Gene therapy for Childhood Parkinsonism: Dopamine transporter deficiency syndrome

Lead Research Organisation: University College London
Department Name: Maternal & Fetal Medicine

Abstract

Dopamine transporter deficiency syndrome (DTDS) is a devastating childhood neurotransmitter disorder. It clinically presents with progressive infantile parkinsonism-dystonia and is frequently misdiagnosed as cerebral palsy. The children are severely disabled with inability to control movement experiencing distressing hyperkinesia and dystonic postures. They progressively worsen with severe slowing of movements and muscle rigidity, termed parkinsonism. This results in severe neurodisability and is untreatable with medication or surgery, with a third dying by mid-adolescence. DTDS results from loss of function mutations the SLC6A3 gene coding for the Dopamine transporter (DAT). DAT functions to uptake dopamine to terminate dopamine neurotransmission and uptake dopamine for recycling and is physiologically expressed in specific brain regions (midbrain and striatum).
There is medical need to develop impactful treatment for this untreatable childhood neurological disorders. We aim to develop a potential cure for DTDS by delivering Adeno associated virus (AAV) mediated hDAT gene therapy. This will result in expression of normally functioning DAT to restore dopamine homeostasis to improve motor function, health and neurodisability of DTDS children.

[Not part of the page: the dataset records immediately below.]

Source: an optimization exercise on an open RTL-to-GDS flow (aim: small area and a short achievable clock period). Production flows keep margins and buffers that such runs may drop.
Only simulation tests tie the RTL to the original design; equivalence was not proved.
Power figures rest on the tool's default switching activity, not on a simulated workload.

### design/flow/run.sh
#!/bin/bash
# synth_recipe.tcl (not shown) runs the flow's synth.tcl, then flattens the netlist and writes it again
# the make line also repeats each setting of config.mk as NAME=value (left out here)
make -C /OpenROAD-flow-scripts/flow DESIGN_CONFIG=/design/flow/config.mk WORK_HOME=/design/flow/orfs CLKGATE_MAP_FILE= SYNTH_SCRIPT=/design/flow/synth_recipe.tcl finish
### design/flow/config.mk
export PLATFORM = sky130hd
export DESIGN_NAME = regfile_sb
export DESIGN_NICKNAME = regfile_sb
export VERILOG_FILES = /design/flow/design.v
export SDC_FILE = /design/flow/constraint.sdc
export NUM_CORES = 4
export LEC_CHECK = 0
export CAP_MARGIN = 20
export CORE_MARGIN = 2
export CORE_UTILIZATION = 40
export SLEW_MARGIN = 20
### design/flow/constraint.sdc
create_clock -name core_clock -period 7.5 [get_ports {clk}]
set_input_delay 1.5000 -clock core_clock [delete_from_list [all_inputs] [get_ports {clk}]]
set_output_delay 1.5000 -clock core_clock [all_outputs]
set_load 0.01 [all_outputs]
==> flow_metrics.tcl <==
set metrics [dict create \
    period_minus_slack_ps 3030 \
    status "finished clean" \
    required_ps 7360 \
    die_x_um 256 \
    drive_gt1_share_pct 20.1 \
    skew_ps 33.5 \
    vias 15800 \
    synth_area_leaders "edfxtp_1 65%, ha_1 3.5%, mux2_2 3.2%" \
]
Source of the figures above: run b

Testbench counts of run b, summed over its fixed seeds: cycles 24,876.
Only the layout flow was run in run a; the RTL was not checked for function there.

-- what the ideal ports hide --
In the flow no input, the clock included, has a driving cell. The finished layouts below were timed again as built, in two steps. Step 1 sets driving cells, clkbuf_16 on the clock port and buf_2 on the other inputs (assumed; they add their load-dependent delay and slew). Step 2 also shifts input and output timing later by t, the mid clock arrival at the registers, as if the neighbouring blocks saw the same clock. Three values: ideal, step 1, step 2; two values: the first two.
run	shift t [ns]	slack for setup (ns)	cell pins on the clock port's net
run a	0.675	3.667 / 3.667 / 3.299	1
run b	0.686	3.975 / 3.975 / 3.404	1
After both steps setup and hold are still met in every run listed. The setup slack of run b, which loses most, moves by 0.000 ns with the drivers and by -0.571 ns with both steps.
This design comes from an exercise in tuning for small area and a short achievable clock period on the open sky130 flow, not from production work.
RTL that was checked went through simulation tests only; none was proved equivalent to the original.
Power figures rest on the tool's default switching activity, not on a simulated workload.

the reference run:
Design convPoolLayer, start of the top module:
module convPoolLayer (
    input  logic               clock,
    input  logic               rstN,
    input  logic               pixValid,
    input  cnnPkg::pixelT      pixData,
    input  logic               coefValid,
    input  cnnPkg::coefWriteT  coefWr,
    output logic               poolValid,
    output cnnPkg::poolSampleT poolOut
);
Size: about 2,200 cells after synthesis, about 49 I/O pins.
export LEC_CHECK = 0
export CAP_MARGIN = 20
export CORE_MARGIN = 2
export CORE_UTILIZATION = 65
export CTS_CLUSTER_DIAMETER = 80
export CTS_CLUSTER_SIZE = 20
export SETUP_SLACK_MARGIN = 4.0
export SLEW_MARGIN = 20
export SYNTH_HIERARCHICAL = 1
create_clock -name core_clock -period 6.5 [get_ports {clock}]
run.sh (not shown) runs the stock make flow with config.mk's settings and CLKGATE_MAP_FILE= SYNTH_SCRIPT=/design/flow/synth_recipe.tcl, a recipe that flattens the netlist after the stock synthesis.
Per the final summary, the reference run finished and its layout is clean on timing, DRC and antenna.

Gene therapy for childhood neurological disorders is showing great promise. Adeno associated virus serotype 9 (AAV9) delivered intravenously rescued the Spinal muscular atrophy (SMA) mouse in 2010 and progressed to clinical trial within 4 years (NCT02122952). SMA type 1 is severe motor neuron disorder whereby affected babies do not achieve sitting and most die by 2years. Fifteen treated children have shown striking motor improvements, with 12 able to sit and some walking independently.

Gene therapy is used to treat another childhood neurotransmitter disorder called Aromatic L-amino acid decarboxylase (AADC) deficiency, that is clinically similar to DTDS. Initially 4 children were treated by direct (stereotactic) injection of AAV2-AADC to a specific dopaminergic brain region called the putamen. This established clinical safety and all 4 children showed motor improvement. A subsequent phase II clinical trial has treated 18 children to date. Furthermore over 100 patients with Parkinson's disease, have safely received AAV2 gene therapy vectors delivered by stereotactic injection to the striatum or midbrain over the last decade. AAV2 gene therapies for Parkinson's disease have delivered dopamine synthesis genes to increase dopamine synthesis and provide good clinical evidence for the safety of AAV2 vectors and stereotactic injection.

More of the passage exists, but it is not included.